If instead all of this info had flowed into my blog, it would still be there, searchable, mine, the true archive and repository that it was meant to be. Some will say, “Well that is the price you pay for ‘free’”

Oh yeah really? You know, I’m not the biggest fan of Ma.tt in the world, but look at WordPress.com. Totally free. Holds at least a thousand if not a million times more information than Twitter or Facebook, and it yours, you control it. You can put it in and you know you can always get it out. He’s not selling your information to third parties for his gain. He’s upselling (the freemium model) on additional features and using the popularity of the WordPress site and name to make a cut on Web Hosting purchases for those who choose to self host their wordpress blog. He’s Smith Barney. He’s making his money the ‘Old Fashioned’ way.

But look, this is not an attack on Twitter, per se. Facebook is 10x as bad. At least Twitter is semi part of the ‘Open Web.’ Facebook hides behind its wall, not because it wants to protect the privacy of its users, but because it wants to protect its monopoly at the expense of its users. You post a picture into Facebook, it ain’t comin out again. You post a video into a Facebook, not only is it not coming out again, you can’t even SHARE the damn thing with the internet. I mean, how evil is that? That is crazy evil. All the comments and exchanges and time you put into writing messages on the Twitter or Facebook platform? They’re not yours. They belong to these companies. And they can and do disappear at the drop of a hat.

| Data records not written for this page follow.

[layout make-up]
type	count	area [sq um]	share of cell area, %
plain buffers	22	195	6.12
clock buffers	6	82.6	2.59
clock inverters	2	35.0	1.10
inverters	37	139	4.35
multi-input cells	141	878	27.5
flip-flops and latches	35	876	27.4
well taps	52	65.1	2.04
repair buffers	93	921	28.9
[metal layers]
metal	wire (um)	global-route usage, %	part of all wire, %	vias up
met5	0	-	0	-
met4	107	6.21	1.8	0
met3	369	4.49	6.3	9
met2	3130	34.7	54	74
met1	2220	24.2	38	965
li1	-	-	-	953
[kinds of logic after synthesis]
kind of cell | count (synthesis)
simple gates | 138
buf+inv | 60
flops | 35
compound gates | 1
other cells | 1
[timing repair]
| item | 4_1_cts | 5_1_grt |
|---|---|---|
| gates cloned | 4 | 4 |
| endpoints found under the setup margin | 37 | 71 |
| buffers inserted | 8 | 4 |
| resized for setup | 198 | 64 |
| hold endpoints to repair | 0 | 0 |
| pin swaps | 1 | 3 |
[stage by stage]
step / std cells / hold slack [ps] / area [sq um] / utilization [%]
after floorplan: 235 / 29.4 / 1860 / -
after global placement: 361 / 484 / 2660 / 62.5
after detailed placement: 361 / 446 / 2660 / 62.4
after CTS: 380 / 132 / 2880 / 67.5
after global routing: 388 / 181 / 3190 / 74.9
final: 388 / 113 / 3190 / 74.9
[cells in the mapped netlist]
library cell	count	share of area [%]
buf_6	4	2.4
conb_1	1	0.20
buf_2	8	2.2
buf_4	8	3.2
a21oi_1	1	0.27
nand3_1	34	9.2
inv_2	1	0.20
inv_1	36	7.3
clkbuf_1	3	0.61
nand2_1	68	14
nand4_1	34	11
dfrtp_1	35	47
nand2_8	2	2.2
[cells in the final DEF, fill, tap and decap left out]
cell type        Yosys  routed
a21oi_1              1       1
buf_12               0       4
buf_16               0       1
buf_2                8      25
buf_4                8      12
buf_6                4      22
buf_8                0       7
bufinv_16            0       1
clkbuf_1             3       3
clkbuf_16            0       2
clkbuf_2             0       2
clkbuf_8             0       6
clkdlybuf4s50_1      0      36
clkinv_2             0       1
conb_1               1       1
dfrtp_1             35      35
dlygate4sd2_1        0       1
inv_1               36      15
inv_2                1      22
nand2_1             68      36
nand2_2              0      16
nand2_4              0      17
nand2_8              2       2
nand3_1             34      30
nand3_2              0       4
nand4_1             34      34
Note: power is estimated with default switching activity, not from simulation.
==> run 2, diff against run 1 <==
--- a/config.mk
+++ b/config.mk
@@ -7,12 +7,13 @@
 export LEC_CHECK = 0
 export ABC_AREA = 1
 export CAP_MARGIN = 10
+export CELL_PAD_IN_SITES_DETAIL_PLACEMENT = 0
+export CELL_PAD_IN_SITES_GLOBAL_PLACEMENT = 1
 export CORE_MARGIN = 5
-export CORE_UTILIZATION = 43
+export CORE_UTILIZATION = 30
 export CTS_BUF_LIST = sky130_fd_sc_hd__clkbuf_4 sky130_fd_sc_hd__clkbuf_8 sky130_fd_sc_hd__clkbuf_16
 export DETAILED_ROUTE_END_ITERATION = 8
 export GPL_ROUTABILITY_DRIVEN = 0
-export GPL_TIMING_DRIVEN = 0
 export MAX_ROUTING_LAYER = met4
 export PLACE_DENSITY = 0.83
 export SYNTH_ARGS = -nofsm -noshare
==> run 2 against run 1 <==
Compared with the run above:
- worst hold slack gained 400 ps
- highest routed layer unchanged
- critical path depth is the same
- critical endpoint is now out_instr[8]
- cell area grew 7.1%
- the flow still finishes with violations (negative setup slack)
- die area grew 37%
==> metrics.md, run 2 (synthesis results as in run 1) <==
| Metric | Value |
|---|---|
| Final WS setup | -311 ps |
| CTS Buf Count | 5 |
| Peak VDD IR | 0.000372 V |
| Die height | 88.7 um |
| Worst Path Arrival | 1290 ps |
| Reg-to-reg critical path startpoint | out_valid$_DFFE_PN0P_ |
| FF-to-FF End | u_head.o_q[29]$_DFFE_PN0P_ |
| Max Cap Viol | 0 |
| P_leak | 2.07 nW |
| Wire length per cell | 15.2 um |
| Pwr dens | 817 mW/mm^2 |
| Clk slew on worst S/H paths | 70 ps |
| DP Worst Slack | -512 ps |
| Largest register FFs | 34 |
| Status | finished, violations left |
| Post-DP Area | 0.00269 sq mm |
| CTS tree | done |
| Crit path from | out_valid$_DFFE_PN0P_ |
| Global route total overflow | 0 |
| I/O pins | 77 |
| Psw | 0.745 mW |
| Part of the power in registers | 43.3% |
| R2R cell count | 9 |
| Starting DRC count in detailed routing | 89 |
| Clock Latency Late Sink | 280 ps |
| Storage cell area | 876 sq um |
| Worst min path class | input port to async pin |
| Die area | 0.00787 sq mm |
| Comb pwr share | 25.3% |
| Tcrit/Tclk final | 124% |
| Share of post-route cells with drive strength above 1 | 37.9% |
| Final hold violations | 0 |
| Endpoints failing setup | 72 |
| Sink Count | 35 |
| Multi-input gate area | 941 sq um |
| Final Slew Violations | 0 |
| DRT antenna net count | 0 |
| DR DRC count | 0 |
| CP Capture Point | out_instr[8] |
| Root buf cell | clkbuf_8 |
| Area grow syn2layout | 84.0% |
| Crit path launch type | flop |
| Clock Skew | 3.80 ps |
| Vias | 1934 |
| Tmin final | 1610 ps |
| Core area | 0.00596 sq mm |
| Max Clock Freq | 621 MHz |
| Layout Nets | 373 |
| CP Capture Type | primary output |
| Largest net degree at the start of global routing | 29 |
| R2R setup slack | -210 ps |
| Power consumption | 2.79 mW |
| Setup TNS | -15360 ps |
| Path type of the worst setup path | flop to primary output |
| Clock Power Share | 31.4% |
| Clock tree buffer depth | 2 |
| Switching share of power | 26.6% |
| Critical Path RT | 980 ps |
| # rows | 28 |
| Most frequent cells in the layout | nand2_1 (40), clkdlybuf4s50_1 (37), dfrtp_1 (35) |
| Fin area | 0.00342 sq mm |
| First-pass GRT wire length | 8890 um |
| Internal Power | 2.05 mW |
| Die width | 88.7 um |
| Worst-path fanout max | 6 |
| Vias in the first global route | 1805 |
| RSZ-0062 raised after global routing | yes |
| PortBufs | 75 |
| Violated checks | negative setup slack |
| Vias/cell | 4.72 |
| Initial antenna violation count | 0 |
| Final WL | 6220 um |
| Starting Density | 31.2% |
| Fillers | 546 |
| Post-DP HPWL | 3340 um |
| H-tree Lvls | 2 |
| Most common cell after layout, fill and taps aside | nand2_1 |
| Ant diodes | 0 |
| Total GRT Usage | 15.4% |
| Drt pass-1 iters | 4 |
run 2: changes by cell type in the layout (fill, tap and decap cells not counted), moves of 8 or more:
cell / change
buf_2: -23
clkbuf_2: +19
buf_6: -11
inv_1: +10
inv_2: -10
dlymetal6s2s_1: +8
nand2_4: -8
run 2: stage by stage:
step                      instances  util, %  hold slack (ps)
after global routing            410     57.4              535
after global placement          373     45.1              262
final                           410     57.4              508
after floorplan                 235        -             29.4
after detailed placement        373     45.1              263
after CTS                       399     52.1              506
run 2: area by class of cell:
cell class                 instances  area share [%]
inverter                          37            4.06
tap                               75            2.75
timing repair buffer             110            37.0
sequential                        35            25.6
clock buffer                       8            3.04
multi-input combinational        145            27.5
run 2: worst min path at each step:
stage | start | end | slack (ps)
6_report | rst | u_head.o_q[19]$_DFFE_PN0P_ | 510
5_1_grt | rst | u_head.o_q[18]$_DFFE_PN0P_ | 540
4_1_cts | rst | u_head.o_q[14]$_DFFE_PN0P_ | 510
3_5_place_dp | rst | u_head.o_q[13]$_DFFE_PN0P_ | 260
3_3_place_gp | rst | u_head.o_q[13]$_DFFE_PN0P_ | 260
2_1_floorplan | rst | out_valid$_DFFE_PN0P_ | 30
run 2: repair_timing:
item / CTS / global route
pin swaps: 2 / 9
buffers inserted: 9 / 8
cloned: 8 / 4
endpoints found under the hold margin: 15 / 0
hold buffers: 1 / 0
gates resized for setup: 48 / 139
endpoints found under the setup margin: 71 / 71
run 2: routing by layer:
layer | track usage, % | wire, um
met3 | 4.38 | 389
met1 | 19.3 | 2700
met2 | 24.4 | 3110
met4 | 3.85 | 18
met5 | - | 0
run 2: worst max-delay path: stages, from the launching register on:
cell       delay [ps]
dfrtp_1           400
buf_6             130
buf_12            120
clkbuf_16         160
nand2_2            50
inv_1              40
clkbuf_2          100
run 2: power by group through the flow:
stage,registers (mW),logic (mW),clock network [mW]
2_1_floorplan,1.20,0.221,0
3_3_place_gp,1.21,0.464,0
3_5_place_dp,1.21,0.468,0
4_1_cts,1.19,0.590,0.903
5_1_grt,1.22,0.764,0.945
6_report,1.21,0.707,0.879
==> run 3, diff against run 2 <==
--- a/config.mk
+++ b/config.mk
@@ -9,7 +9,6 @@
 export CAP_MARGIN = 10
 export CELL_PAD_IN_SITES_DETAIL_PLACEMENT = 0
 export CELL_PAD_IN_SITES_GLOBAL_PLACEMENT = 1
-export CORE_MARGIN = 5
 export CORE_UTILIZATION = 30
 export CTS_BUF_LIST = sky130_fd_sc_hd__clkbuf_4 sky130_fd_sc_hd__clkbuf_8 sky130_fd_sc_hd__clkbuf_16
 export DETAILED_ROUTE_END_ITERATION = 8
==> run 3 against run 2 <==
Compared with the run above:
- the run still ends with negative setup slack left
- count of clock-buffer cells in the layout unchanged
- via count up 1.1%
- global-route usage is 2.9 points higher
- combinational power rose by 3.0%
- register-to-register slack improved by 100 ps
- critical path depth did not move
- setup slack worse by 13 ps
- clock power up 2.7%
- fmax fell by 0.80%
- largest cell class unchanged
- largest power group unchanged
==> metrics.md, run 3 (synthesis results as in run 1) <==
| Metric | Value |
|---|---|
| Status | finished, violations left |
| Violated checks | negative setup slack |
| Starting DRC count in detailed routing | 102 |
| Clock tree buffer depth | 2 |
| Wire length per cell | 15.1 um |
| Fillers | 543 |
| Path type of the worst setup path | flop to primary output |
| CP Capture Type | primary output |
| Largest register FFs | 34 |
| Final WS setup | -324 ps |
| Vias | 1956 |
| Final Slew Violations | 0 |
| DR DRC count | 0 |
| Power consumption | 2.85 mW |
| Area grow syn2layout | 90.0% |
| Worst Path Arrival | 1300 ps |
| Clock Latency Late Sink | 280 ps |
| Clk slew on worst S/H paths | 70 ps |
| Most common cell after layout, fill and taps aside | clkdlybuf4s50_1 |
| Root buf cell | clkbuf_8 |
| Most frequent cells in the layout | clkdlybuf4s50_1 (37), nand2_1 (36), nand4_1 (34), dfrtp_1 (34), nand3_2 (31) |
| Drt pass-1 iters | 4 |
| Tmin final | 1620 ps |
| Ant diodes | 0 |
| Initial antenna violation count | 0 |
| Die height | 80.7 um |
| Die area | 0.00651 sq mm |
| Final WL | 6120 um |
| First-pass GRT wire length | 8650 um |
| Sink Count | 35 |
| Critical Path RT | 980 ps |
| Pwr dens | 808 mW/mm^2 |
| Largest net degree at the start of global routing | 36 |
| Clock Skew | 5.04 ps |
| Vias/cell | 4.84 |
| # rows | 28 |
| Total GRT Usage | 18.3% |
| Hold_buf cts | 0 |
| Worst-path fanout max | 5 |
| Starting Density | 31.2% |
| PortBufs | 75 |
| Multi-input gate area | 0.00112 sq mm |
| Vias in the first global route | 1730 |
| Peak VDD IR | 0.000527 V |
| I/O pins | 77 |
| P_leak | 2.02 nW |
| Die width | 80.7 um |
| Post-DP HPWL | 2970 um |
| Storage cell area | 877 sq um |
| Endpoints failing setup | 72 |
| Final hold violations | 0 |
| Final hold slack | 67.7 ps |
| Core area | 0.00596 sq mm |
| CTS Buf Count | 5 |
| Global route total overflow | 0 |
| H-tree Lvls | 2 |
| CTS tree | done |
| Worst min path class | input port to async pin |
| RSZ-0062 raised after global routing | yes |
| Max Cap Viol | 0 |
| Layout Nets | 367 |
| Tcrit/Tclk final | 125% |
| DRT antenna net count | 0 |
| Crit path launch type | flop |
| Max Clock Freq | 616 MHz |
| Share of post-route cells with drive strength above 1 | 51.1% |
--- src/rtl/fnd_bcd_scan_driver.sv ---
// ---------------------------------------------------------------------------
// fnd_bcd_scan_driver
//
// Purpose:
//   Sequential front end for a 4-digit common-anode FND.
//   - Takes a binary value and a load strobe.
//   - Converts the value to four BCD digits with an iterative shift-add-3
//     datapath, one bit per clock.
//   - Holds the converted digits in a display register.
//   - Time-multiplexes the digits onto the shared segment and anode lines.
//
// Ports:
//   i_clk      system clock
//   i_reset_p  synchronous, active-high reset
//   i_value    binary value to show; values above 9999 saturate to 9999
//   i_load     single-cycle request; accepted only while o_busy = 0
//   i_dp_in    decimal-point enables; bit i lights the dp of digit i
//   o_busy     conversion in progress
//   o_ovf      the last accepted value exceeded 9999
//   o_seg      active-low segments, bit7 = dp ... bit0 = a
//   o_an       active-low anodes, bit0 = rightmost (ones) digit
//
// Parameters:
//   SCAN_DIV   clocks per digit slot (>= 2)
//
// Build option:
//   FND_LEADING_ZERO_BLANK_EN
//     When defined, digits 1..3 are blanked if they and every higher digit
//     are zero. The decimal point of a blanked digit still follows i_dp_in.
// ---------------------------------------------------------------------------
module fnd_bcd_scan_driver #(
  parameter int SCAN_DIV = 100000
) (
  input  logic        i_clk,
  input  logic        i_reset_p,
  input  logic [13:0] i_value,
  input  logic        i_load,
  input  logic [3:0]  i_dp_in,
  output logic        o_busy,
  output logic        o_ovf,
  output logic [7:0]  o_seg,
  output logic [3:0]  o_an
);

  localparam logic [0:0] ST_IDLE = 1'b0;
  localparam logic [0:0] ST_CONV = 1'b1;

  localparam int PRESC_W = (SCAN_DIV > 2) ? $clog2(SCAN_DIV) : 1;
  localparam logic [PRESC_W-1:0] PRESC_LAST = PRESC_W'(SCAN_DIV - 1);

  logic [0:0]         r_state;
  logic [13:0]        r_shiftReg;
  logic [15:0]        r_bcdAcc;
  logic [3:0]         r_bitCnt;
  logic [3:0]         r_dpShadow;
  logic [15:0]        r_digits;
  logic [3:0]         r_dispDp;
  logic               r_busy;
  logic               r_ovf;
  logic [PRESC_W-1:0] r_presc;
  logic [1:0]         r_scanIdx;
  logic [7:0]         r_seg;
  logic [3:0]         r_an;

  logic [15:0]        w_bcdAdj;
  logic [29:0]        w_shiftNext;
  logic [3:0]         w_digit;
  logic               w_dp;
  logic               w_blank;
  logic [3:0]         w_anNext;

  // Returns the low seven bits of the active-low segment pattern for a
  // digit. Bit 7 (dp) is handled separately. Any nibble above 9 is dark.
  function automatic logic [6:0] segOf(input logic [3:0] d);
    case (d)
      4'd0:    segOf = 7'h40;
      4'd1:    segOf = 7'h79;
      4'd2:    segOf = 7'h24;
      4'd3:    segOf = 7'h30;
      4'd4:    segOf = 7'h19;
      4'd5:    segOf = 7'h12;
      4'd6:    segOf = 7'h02;
      4'd7:    segOf = 7'h78;
      4'd8:    segOf = 7'h00;
      4'd9:    segOf = 7'h10;
      default: segOf = 7'h7F;
    endcase
  endfunction

  // Shift-add-3 correction step.
  // Every BCD nibble that is 5 or more gets 3 added before the next shift,
  // so a doubled nibble carries correctly into the next decade.
  always_comb begin
    w_bcdAdj = r_bcdAcc;
    for (int i = 0; i < 4; i++) begin
      if (r_bcdAcc[4*i +: 4] >= 4'd5) begin
        w_bcdAdj[4*i +: 4] = r_bcdAcc[4*i +: 4] + 4'd3;
      end
    end
  end

  // The accumulator and the binary shift register behave as one long word
  // that moves left one bit per iteration.
  assign w_shiftNext = {w_bcdAdj, r_shiftReg} << 1;

  // Conversion FSM.
  // IDLE accepts a load, saturating out-of-range values to 9999.
  // CONV runs 14 shift iterations and then commits the result. The display
  // registers are written only at the commit edge, so the scan never shows
  // a half-converted value. A load while busy is simply not looked at.
  always_ff @(posedge i_clk) begin
    if (i_reset_p) begin
      r_state    <= ST_IDLE;
      r_shiftReg <= '0;
      r_bcdAcc   <= '0;
      r_bitCnt   <= '0;
      r_dpShadow <= '0;
      r_digits   <= '0;
      r_dispDp   <= '0;
      r_busy     <= 1'b0;
      r_ovf      <= 1'b0;
    end else begin
      case (r_state)
        ST_IDLE: begin
          if (i_load) begin
            if (i_value > 14'd9999) begin
              r_shiftReg <= 14'd9999;
              r_ovf      <= 1'b1;
            end else begin
              r_shiftReg <= i_value;
              r_ovf      <= 1'b0;
            end
            r_dpShadow <= i_dp_in;
            r_bcdAcc   <= '0;
            r_bitCnt   <= '0;
            r_busy     <= 1'b1;
            r_state    <= ST_CONV;
          end
        end
        ST_CONV: begin
          if (r_bitCnt == 4'd14) begin
            r_digits <= r_bcdAcc;
            r_dispDp <= r_dpShadow;
            r_busy   <= 1'b0;
            r_state  <= ST_IDLE;
          end else begin
            {r_bcdAcc, r_shiftReg} <= w_shiftNext;
            r_bitCnt <= r_bitCnt + 4'd1;
          end
        end
        default: r_state <= ST_IDLE;
      endcase
    end
  end

  // Scan timing.
  // The prescaler free-runs 0..SCAN_DIV-1. Its last count advances the
  // digit index, which wraps 3 -> 0. The scan runs regardless of the FSM.
  always_ff @(posedge i_clk) begin
    if (i_reset_p) begin
      r_presc   <= '0;
      r_scanIdx <= '0;
    end else begin
      if (r_presc == PRESC_LAST) begin
        r_presc   <= '0;
        r_scanIdx <= r_scanIdx + 2'd1;
      end else begin
        r_presc <= r_presc + PRESC_W'(1);
      end
    end
  end

  // Select the digit, dp and anode for the active slot.
  // It also decides whether the slot is a leading zero to blank.
  always_comb begin
    w_digit  = r_digits[3:0];
    w_dp     = r_dispDp[0];
    w_anNext = 4'b1110;
    w_blank  = 1'b0;
    case (r_scanIdx)
      2'd0: begin
        w_digit  = r_digits[3:0];
        w_dp     = r_dispDp[0];
        w_anNext = 4'b1110;
      end
      2'd1: begin
        w_digit  = r_digits[7:4];
        w_dp     = r_dispDp[1];
        w_anNext = 4'b1101;
`ifdef FND_LEADING_ZERO_BLANK_EN
        w_blank  = (r_digits[15:4] == 12'd0);
`endif
      end
      2'd2: begin
        w_digit  = r_digits[11:8];
        w_dp     = r_dispDp[2];
        w_anNext = 4'b1011;
`ifdef FND_LEADING_ZERO_BLANK_EN
        w_blank  = (r_digits[15:8] == 8'd0);
`endif
      end
      default: begin
        w_digit  = r_digits[15:12];
        w_dp     = r_dispDp[3];
        w_anNext = 4'b0111;
`ifdef FND_LEADING_ZERO_BLANK_EN
        w_blank  = (r_digits[15:12] == 4'd0);
`endif
      end
    endcase
  end

  // Registered pin drivers.
  // Registering the outputs keeps the pins glitch-free. They lag the scan
  // index and the display register by one clock.
  always_ff @(posedge i_clk) begin
    if (i_reset_p) begin
      r_seg <= 8'hFF;
      r_an  <= 4'b1111;
    end else begin
      r_seg <= {~w_dp, (w_blank ? 7'h7F : segOf(w_digit))};
      r_an  <= w_anNext;
    end
  end

  assign o_busy = r_busy;
  assign o_ovf  = r_ovf;
  assign o_seg  = r_seg;
  assign o_an   = r_an;

endmodule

Not to single out Twitter and Facebook. Tumblr, Posterous, Foursquare, Flickr, (just go to Scoble’s Google Profile to see a list of every Web 2.0/Social Media company that’s every existed) just to name a few are all the same. ‘Evil’ gets thrown around a lot. That’s too strong. ‘Evil’ is Hitler. How about ‘Unethical’? More interested in building a brand, a critical mass or ‘network’ effect as they call it, ala the Zeitgeist of the ‘Start Up’ crowd, so they can have a profitable ‘exit’ and IPO rather than being ‘into’ it and wanting to build something cool to benefit the user him or herself.